FIG. 3.

(A) Expression of the γ₁34.5 protein. HeLa cells were mock infected or infected with HSV-1(F), R3616 (in which the coding region of the γ₁34.5 gene was deleted), or H9813 (in which Vla¹⁹³Glu and Phe¹⁹⁵Leu substitutions were made in the γ₁34.5 gene) at 10 PFU per cell). At 15 h postinfection, cells were harvested, washed with phosphate-buffered saline, and resuspended in disruption buffer containing 50 mM Tris-HCl (pH 7.0), 5% 2-mercaptoethanol, 2% SDS, and 2.75% sucrose. Samples were then electrophoretically separated on denaturing 12% polyacrylamide gels and transferred to a nitrocellulose membrane.
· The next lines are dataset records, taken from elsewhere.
Source: an optimization exercise on an open RTL-to-GDS flow (aim: small area and a short achievable clock period). Production flows keep margins and buffers that such runs may drop.
Function was checked by simulation only, so behaviour that the tests miss may differ from the original.
Power and IR drop assume default switching activity.

==> flow/config.mk <==
export PLATFORM = sky130hd
export DESIGN_NAME = fault_mem_cfg
export DESIGN_NICKNAME = fault_mem_cfg
export VERILOG_FILES = /design/flow/design.v
export SDC_FILE = /design/flow/constraint.sdc
export NUM_CORES = 4
export LEC_CHECK = 0
export CAP_MARGIN = 20
export CELL_PAD_IN_SITES_DETAIL_PLACEMENT = 2
export CELL_PAD_IN_SITES_GLOBAL_PLACEMENT = 4
export CORE_MARGIN = 2
export CORE_UTILIZATION = 25
export PLACE_DENSITY = 0.35
export SLEW_MARGIN = 20
==> flow/constraint.sdc <==
create_clock -name core_clock -period 24.0 [get_ports {clk}]
set_input_delay 4.8000 -clock core_clock [delete_from_list [all_inputs] [get_ports {clk}]]
set_output_delay 4.8000 -clock core_clock [all_outputs]
set_load 0.01 [all_outputs]
Context: an optimization exercise on an open-source flow, tuned for small area. The choices shown serve that exercise and are no tape-out recipe. In this exercise RTL edits were held to simulation tests only and were not proved equivalent to the original. Power figures rest on the tool's default switching activity, not on a simulated workload.

==> flow/design.v <==
package img_inv_pkg;
   localparam int FRAME_BYTES_DEF = 158;
   typedef logic [7:0] byte_t;
   typedef enum logic [2:0] {
      IDLE,
      RX_FILL,
      TX_LOAD,
      TX_SEND,
      TX_WAIT,
      DONE,
      CK_SEND,
      CK_WAIT
   } state_t;
endpackage
module img_frame_buf
#(
   parameter int LANES = 8,
   parameter int RINGS = 20,
   parameter int LW    = 3
) (
   input  logic          clock,
   input  logic          we,
   input  logic [LW-1:0] wcell,
   input  logic [7:0]    wdata,
   input  logic          shift,
   input  logic [LW-1:0] rcell,
   output logic [7:0]    rdata
);
   logic [7:0] ring [0:RINGS-1][0:LANES-1];
   always_ff @(posedge clock) begin
      for (int i = 0; i < LANES; i++) begin
         if (we && wcell == LW'(i)) ring[0][i] <= wdata;
         else                       ring[0][i] <= ring[0][(i+LANES-1)%LANES];
      end
      for (int j = 1; j < RINGS; j++) begin
         ring[j][0] <= shift ? ring[j-1][LANES-1] : ring[j][LANES-1];
         for (int i = 1; i < LANES; i++) ring[j][i] <= ring[j][i-1];
      end
   end
   assign rdata = ring[RINGS-1][rcell];
endmodule
import img_inv_pkg::*;
module img_inv_stream_ctrl
#(
   parameter int FRAME_BYTES = FRAME_BYTES_DEF,
   parameter int ADDR_W      = 8,
   parameter int CNT_W       = 12
) (
   input  logic             clock,
   input  logic             reset_rtl,
   input  logic [7:0]       i_rx_data,
   input  logic             i_rx_data_valid,
   input  logic             i_invert_en,
   output logic [7:0]       o_tx_data,
   output logic             o_tx_data_valid,
   input  logic             i_tx_done,
   output logic             o_busy,
   output logic             o_frame_done,
   output logic             o_overrun,
   output logic [CNT_W-1:0] o_frame_count,
   output logic [2:0]       o_dbg_state
);
   localparam int LANES = 8;
   localparam int LW    = 3;    
   localparam int RINGS = (FRAME_BYTES + LANES - 1) / LANES;
   localparam int FINAL = LANES * (RINGS - 1);
   localparam logic [ADDR_W-1:0] LAST = ADDR_W'(FRAME_BYTES - 1);
   img_inv_pkg::state_t state, state_next;
   logic [ADDR_W-1:0] cnt;
   logic              inv_q;
   logic [7:0]        rdata;
   logic [LW-1:0]     ph, lane, diff;
   logic [LANES-1:0]  pend;
   logic              idle, we, rd, shift, last;
   assign idle  = (state == IDLE);
   assign we    = (idle || state == RX_FILL) && i_rx_data_valid;
   assign rd    = (state == TX_SEND);
   assign lane  = idle ? '0 : cnt[LW-1:0];
   assign diff  = ph - lane;
   assign shift = pend[ph];
   assign last  = (cnt == LAST);
   img_frame_buf #(.LANES(LANES), .RINGS(RINGS)) u_buf (
      .clock (clock),
      .we    (we),
      .wcell (diff),
      .wdata (i_rx_data),
      .shift (shift),
      .rcell (diff - LW'(1)),
      .rdata (rdata)
   );
   assign o_busy       = !idle;
   assign o_dbg_state  = state;
   assign o_frame_done = (state == DONE);
   always_comb begin
      state_next = state;
      case (state)
         IDLE:    if (i_rx_data_valid) state_next = RX_FILL;
         RX_FILL: if (i_rx_data_valid && last) state_next = TX_LOAD;
         TX_LOAD: state_next = TX_SEND;
         TX_SEND: state_next = TX_WAIT;
         TX_WAIT: if (i_tx_done) state_next = last ? DONE : TX_LOAD;
         default: state_next = IDLE;
      endcase
   end
   always_ff @(posedge clock) begin
      if (idle) begin
         cnt   <= ADDR_W'(1);
         inv_q <= i_invert_en;
      end else if (state == RX_FILL && i_rx_data_valid) begin
         cnt <= last ? '0 : cnt + ADDR_W'(1);
      end else if (state == TX_WAIT && i_tx_done) begin
         cnt <= cnt + ADDR_W'(1);
      end
   end
   always_ff @(posedge clock) begin
      if (reset_rtl) begin
         ph   <= '0;
         pend <= '0;
      end else begin
         ph <= ph + LW'(1);
         for (int l = 0; l < LANES; l++) begin
            if (lane == LW'(l) && ((we && (idle || int'(cnt) < FINAL)) || rd)) pend[l] <= 1'b1;
            else if (ph == LW'(l)) pend[l] <= 1'b0;
         end
      end
   end
   always_ff @(posedge clock) begin
      if (reset_rtl) begin
         state           <= IDLE;
         o_tx_data       <= '0;
         o_tx_data_valid <= 1'b0;
         o_overrun       <= 1'b0;
         o_frame_count   <= '0;
      end else begin
         state           <= state_next;
         o_tx_data_valid <= rd;
         if (rd) o_tx_data <= inv_q ? ~rdata : rdata;
         if (state == TX_WAIT && i_tx_done && last) o_frame_count <= o_frame_count + CNT_W'(1);
         if (i_rx_data_valid && !idle && state != RX_FILL) o_overrun <= 1'b1;
      end
   end
endmodule
clock: 5.0 ns
lec_check: 0
cap_margin: 20
core_margin: 2
core_utilization: 40
cts_buf_list: sky130_fd_sc_hd__clkbuf_4
cts_cluster_diameter: 40
cts_cluster_size: 10
slew_margin: 20
run.sh (not shown) runs the stock make flow with config.mk's settings and CLKGATE_MAP_FILE= SYNTH_SCRIPT=/design/flow/synth_recipe.tcl, a recipe that flattens the netlist after the stock synthesis.
==> next run, changes <==
Settings changed: CORE_UTILIZATION 40 to 65, CTS_BUF_LIST sky130_fd_sc_hd__clkbuf_4 to sky130_fd_sc_hd__clkbuf_16, CTS_CLUSTER_DIAMETER 40 to 50, CTS_CLUSTER_SIZE 10 to 36, PLACE_DENSITY set to 0.75.
After rerunning:
- The changed run completed without violations
- die area came out lower by 38%
- cell area stays flat
- clock-buffer cell count came out lower by 107
- wire length came out lower by 1.8%
- worst setup slack gets worse by 0.091 ns
- total power came out higher by 6.0%
==> next run, changes <==
Settings changed: CORE_UTILIZATION 65 to 40, CTS_BUF_LIST sky130_fd_sc_hd__clkbuf_16 to unset, CTS_CLUSTER_DIAMETER 50 to unset, CTS_CLUSTER_SIZE 36 to unset, PLACE_DENSITY 0.75 to unset.
The changed run went through all stages and came out clean.
Worst hold slack is worse by 0.0064 ns.
Flip-flop and latch count is unchanged.
Clock skew came out lower by 0.010 ns.
Clock power came out higher by 42%.
Cell count came out higher by 20%.
Register-to-register slack is better by 0.07 ns.
Wire length came out higher by 2.7%.
First-iteration DRC count came out higher by 17%.

[what the ideal ports hide]
No port has a modelled driver above. Below, the same layouts with a new extraction and two added sets of constraints. Step 1, drivers: a clkbuf_16 drives clock and a buf_2 each remaining input, both assumed. Step 2 moves the port delays by t, midway between the first and last clock arrival at a register: inputs arrive t later, outputs are due t later. That takes back most of the time a late clock gives input paths. Slacks: ideal ports / drivers / drivers and shift; pairs: ideal ports / drivers.
run | t (ns) | setup WS [ns] | pins driven straight from the clock port
the first run | 0.994 | 1.459 / 1.422 / 1.459 | 1
the second run | 0.686 | 1.368 / 1.368 / 1.368 | 1
the third run | 0.705 | 1.442 / 1.442 / 1.442 | 1
After both steps setup and hold are still met in every run listed.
The blot was probed with anti-γ₁34.5 antibody (1). (B) eIF-2α phosphatase activity in HeLa cells which were mock infected or infected with the indicated viruses. ³²P-labeled eIF-2α, prepared as described in Materials and Methods, was incubated with lysates of HeLa cells which were mock infected or infected with indicated viruses at 34°C. After incubation for 2 min, the reaction was stopped by the addition of disruption buffer, and samples were separated electrophoretically on a denaturing 12% polyacrylamide gel, transferred to a nitrocellulose membrane, and subjected to autoradiography (21). Lanes 1, ³²P-labeled eIF-2α and GST-PKR not reacted with cell lysates; lanes 2 to 5, ³²P-labeled eIF-2α reacted with lysates of cells which were mock infected or infected with the indicated viruses. (C) Immunoblot of the autoradiogram in panel B.